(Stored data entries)

`src/rtl/md_pkg.sv`:
```
// md_pkg: shared definitions for the multiply/divide unit.
//   - op encodings carried on op_i
//   - FSM state enum
//   - LO value written on divide by zero
//   - small op-decode helpers
package md_pkg;

  localparam logic [1:0] MD_MULT  = 2'b00;
  localparam logic [1:0] MD_MULTU = 2'b01;
  localparam logic [1:0] MD_DIV   = 2'b10;
  localparam logic [1:0] MD_DIVU  = 2'b11;

  typedef enum logic [1:0] {
    ST_IDLE = 2'b00,
    ST_MUL  = 2'b01,
    ST_DIV  = 2'b10,
    ST_FIX  = 2'b11
  } md_state_t;

  localparam int unsigned MD_MAX_WIDTH = 64;

  // All ones; sliced down to WIDTH at the point of use.
  localparam logic [MD_MAX_WIDTH-1:0] MD_DZ_LO = '1;

  function automatic logic md_is_signed(input logic [1:0] op);
    return (op == MD_MULT) || (op == MD_DIV);
  endfunction

  function automatic logic md_is_div(input logic [1:0] op);
    return (op == MD_DIV) || (op == MD_DIVU);
  endfunction

endpackage

```
`src/rtl/md_sign_fix.sv`:
```
// md_sign_fix: conditional two's-complement negate on two WIDTH lanes.
//   wide_i=0 : hi and lo negated independently by neg_hi_i / neg_lo_i
//   wide_i=1 : {hi,lo} negated as one 2*WIDTH value under neg_lo_i
// Ports:
//   wide_i, neg_hi_i, neg_lo_i  in  control
//   hi_i, lo_i                  in  WIDTH  values
//   hi_o, lo_o                  out WIDTH  corrected values (combinational)
module md_sign_fix
  import md_pkg::*;
#(
  parameter int unsigned WIDTH = 32
) (
  input  logic             wide_i,
  input  logic             neg_hi_i,
  input  logic             neg_lo_i,
  input  logic [WIDTH-1:0] hi_i,
  input  logic [WIDTH-1:0] lo_i,
  output logic [WIDTH-1:0] hi_o,
  output logic [WIDTH-1:0] lo_o
);

  logic [WIDTH-1:0] lo_neg;
  logic [WIDTH-1:0] hi_neg_lane;
  logic [WIDTH-1:0] hi_neg_wide;
  logic             lo_zero;

  // In wide mode the +1 of the negate only ripples into hi when lo is zero.
  always_comb begin
    lo_neg      = ~lo_i + WIDTH'(1);
    lo_zero     = (lo_i == '0);
    hi_neg_lane = ~hi_i + WIDTH'(1);
    hi_neg_wide = ~hi_i + WIDTH'(lo_zero);
    lo_o        = neg_lo_i ? lo_neg : lo_i;
    if (wide_i) begin
      hi_o = neg_lo_i ? hi_neg_wide : hi_i;
    end else begin
      hi_o = neg_hi_i ? hi_neg_lane : hi_i;
    end
  end

endmodule

```
`src/rtl/md_unit.sv`:
```
// md_unit: iterative multiply/divide unit with architectural HI/LO.
//   MUL: radix-2 shift-add, DIV: restoring, both one bit per cycle, then a
//   sign-correction cycle (FIX) that writes HI/LO and pulses done_o.
// Optional feature macro: MDU_EARLY_OUT_EN (multiply finishes once the
//   remaining multiplier bits are all zero).
// Ports:
//   clk, rst                 clock, synchronous active-high reset
//   start_i, op_i, a_i, b_i  operation issue
//   mthi_i, mtlo_i, wdata_i  direct HI/LO writes
//   mf_req_i                 MFHI/MFLO waiting in EX
//   hi_o, lo_o               HI/LO registers
//   busy_o, done_o, dz_o     status (registered)
//   stall_o                  pipeline hold request (combinational)
module md_unit
  import md_pkg::*;
#(
  parameter int unsigned WIDTH = 32,
  parameter int unsigned CNT_W = $clog2(WIDTH + 1)
) (
  input  logic             clk,
  input  logic             rst,
  input  logic             start_i,
  input  logic [1:0]       op_i,
  input  logic [WIDTH-1:0] a_i,
  input  logic [WIDTH-1:0] b_i,
  input  logic             mthi_i,
  input  logic             mtlo_i,
  input  logic [WIDTH-1:0] wdata_i,
  input  logic             mf_req_i,
  output logic [WIDTH-1:0] hi_o,
  output logic [WIDTH-1:0] lo_o,
  output logic             busy_o,
  output logic             done_o,
  output logic             stall_o,
  output logic             dz_o
);

`ifdef MDU_EARLY_OUT_EN
  localparam bit EARLY_OUT = 1'b1;
`else
  localparam bit EARLY_OUT = 1'b0;
`endif

  md_state_t          state_q, state_d;
  logic [WIDTH-1:0]   hi_q, hi_d;
  logic [WIDTH-1:0]   lo_q, lo_d;
  logic               busy_q, busy_d;
  logic               done_q, done_d;
  logic               dz_q, dz_d;
  logic [2*WIDTH-1:0] acc_q, acc_d;
  logic [2*WIDTH-1:0] mcand_q, mcand_d;
  logic [WIDTH-1:0]   bop_q, bop_d;
  logic [CNT_W-1:0]   cnt_q, cnt_d;
  logic               is_div_q, is_div_d;
  logic               qneg_q, qneg_d;
  logic               rneg_q, rneg_d;

  logic               op_signed;
  logic               op_div;
  logic [WIDTH-1:0]   abs_a;
  logic [WIDTH-1:0]   abs_b;
  logic [2*WIDTH-1:0] mul_nx;
  logic [2*WIDTH-1:0] div_nx;
  logic [2*WIDTH-1:0] step_nx;
  logic [WIDTH:0]     rem_sh;
  logic [WIDTH:0]     trial;
  logic [WIDTH-1:0]   res_hi;
  logic [WIDTH-1:0]   res_lo;
  logic               mul_last;
  logic               div_last;

  assign op_signed = md_is_signed(op_i);
  assign op_div    = md_is_div(op_i);

  // Operand magnitudes for signed ops.
  md_sign_fix #(.WIDTH(WIDTH)) u_abs (
    .wide_i   (1'b0),
    .neg_hi_i (op_signed & a_i[WIDTH-1]),
    .neg_lo_i (op_signed & b_i[WIDTH-1]),
    .hi_i     (a_i),
    .lo_i     (b_i),
    .hi_o     (abs_a),
    .lo_o     (abs_b)
  );

  // One iteration of either algorithm; acc holds {rem, quotient} for divide.
  always_comb begin
    mul_nx = bop_q[0] ? (acc_q + mcand_q) : acc_q;
    rem_sh = {acc_q[2*WIDTH-1:WIDTH], acc_q[WIDTH-1]};
    trial  = rem_sh - {1'b0, bop_q};
    if (trial[WIDTH]) begin
      div_nx = {rem_sh[WIDTH-1:0], acc_q[WIDTH-2:0], 1'b0};
    end else begin
      div_nx = {trial[WIDTH-1:0], acc_q[WIDTH-2:0], 1'b1};
    end
    step_nx = is_div_q ? div_nx : mul_nx;
  end

  // Sign correction of the final iteration's result, written straight to HI/LO.
  md_sign_fix #(.WIDTH(WIDTH)) u_res (
    .wide_i   (~is_div_q),
    .neg_hi_i (rneg_q),
    .neg_lo_i (qneg_q),
    .hi_i     (step_nx[2*WIDTH-1:WIDTH]),
    .lo_i     (step_nx[WIDTH-1:0]),
    .hi_o     (res_hi),
    .lo_o     (res_lo)
  );

  assign div_last = (cnt_q == CNT_W'(WIDTH - 1));
  assign mul_last = div_last || (EARLY_OUT && (bop_q[WIDTH-1:1] == '0));

  // Next-state and datapath control.
  always_comb begin
    state_d  = state_q;
    hi_d     = hi_q;
    lo_d     = lo_q;
    busy_d   = busy_q;
    done_d   = 1'b0;
    dz_d     = 1'b0;
    acc_d    = acc_q;
    mcand_d  = mcand_q;
    bop_d    = bop_q;
    cnt_d    = cnt_q;
    is_div_d = is_div_q;
    qneg_d   = qneg_q;
    rneg_d   = rneg_q;
    case (state_q)
      // FIX is the done cycle; busy is already low so it accepts like IDLE.
      ST_IDLE, ST_FIX: begin
        state_d = ST_IDLE;
        busy_d  = 1'b0;
        if (start_i) begin
          is_div_d = op_div;
          qneg_d   = op_signed & (a_i[WIDTH-1] ^ b_i[WIDTH-1]);
          rneg_d   = op_signed & a_i[WIDTH-1];
          cnt_d    = '0;
          bop_d    = abs_b;
          if (op_div && (b_i == '0)) begin
            state_d = ST_FIX;
            hi_d    = a_i;
            lo_d    = MD_DZ_LO[WIDTH-1:0];
            done_d  = 1'b1;
            dz_d    = 1'b1;
          end else if (op_div) begin
            state_d = ST_DIV;
            busy_d  = 1'b1;
            acc_d   = {{WIDTH{1'b0}}, abs_a};
          end else begin
            state_d = ST_MUL;
            busy_d  = 1'b1;
            acc_d   = '0;
            mcand_d = {{WIDTH{1'b0}}, abs_a};
          end
        end else begin
          if (mthi_i) hi_d = wdata_i;
          if (mtlo_i) lo_d = wdata_i;
        end
      end
      ST_MUL: begin
        acc_d   = step_nx;
        mcand_d = mcand_q << 1;
        bop_d   = bop_q >> 1;
        cnt_d   = cnt_q + CNT_W'(1);
        if (mul_last) begin
          state_d = ST_FIX;
          busy_d  = 1'b0;
          done_d  = 1'b1;
          hi_d    = res_hi;
          lo_d    = res_lo;
        end
      end
      ST_DIV: begin
        acc_d = step_nx;
        cnt_d = cnt_q + CNT_W'(1);
        if (div_last) begin
          state_d = ST_FIX;
          busy_d  = 1'b0;
          done_d  = 1'b1;
          hi_d    = res_hi;
          lo_d    = res_lo;
        end
      end
      default: begin
        state_d = ST_IDLE;
        busy_d  = 1'b0;
      end
    endcase
  end

  // State and output registers; reset discards any operation in flight.
  always_ff @(posedge clk) begin
    if (rst) begin
      state_q  <= ST_IDLE;
      hi_q     <= '0;
      lo_q     <= '0;
      busy_q   <= 1'b0;
      done_q   <= 1'b0;
      dz_q     <= 1'b0;
      acc_q    <= '0;
      mcand_q  <= '0;
      bop_q    <= '0;
      cnt_q    <= '0;
      is_div_q <= 1'b0;
      qneg_q   <= 1'b0;
      rneg_q   <= 1'b0;
    end else begin
      state_q  <= state_d;
      hi_q     <= hi_d;
      lo_q     <= lo_d;
      busy_q   <= busy_d;
      done_q   <= done_d;
      dz_q     <= dz_d;
      acc_q    <= acc_d;
      mcand_q  <= mcand_d;
      bop_q    <= bop_d;
      cnt_q    <= cnt_d;
      is_div_q <= is_div_d;
      qneg_q   <= qneg_d;
      rneg_q   <= rneg_d;
    end
  end

  assign hi_o    = hi_q;
  assign lo_o    = lo_q;
  assign busy_o  = busy_q;
  assign done_o  = done_q;
  assign dz_o    = dz_q;
  assign stall_o = busy_q & (start_i | mf_req_i | mthi_i | mtlo_i);

endmodule

```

## [ABOUT THIS EXERCISE]
Going through the records above line by line, tally those with the word "iteration" and answer with the number only.

## [TASK RESULT]
2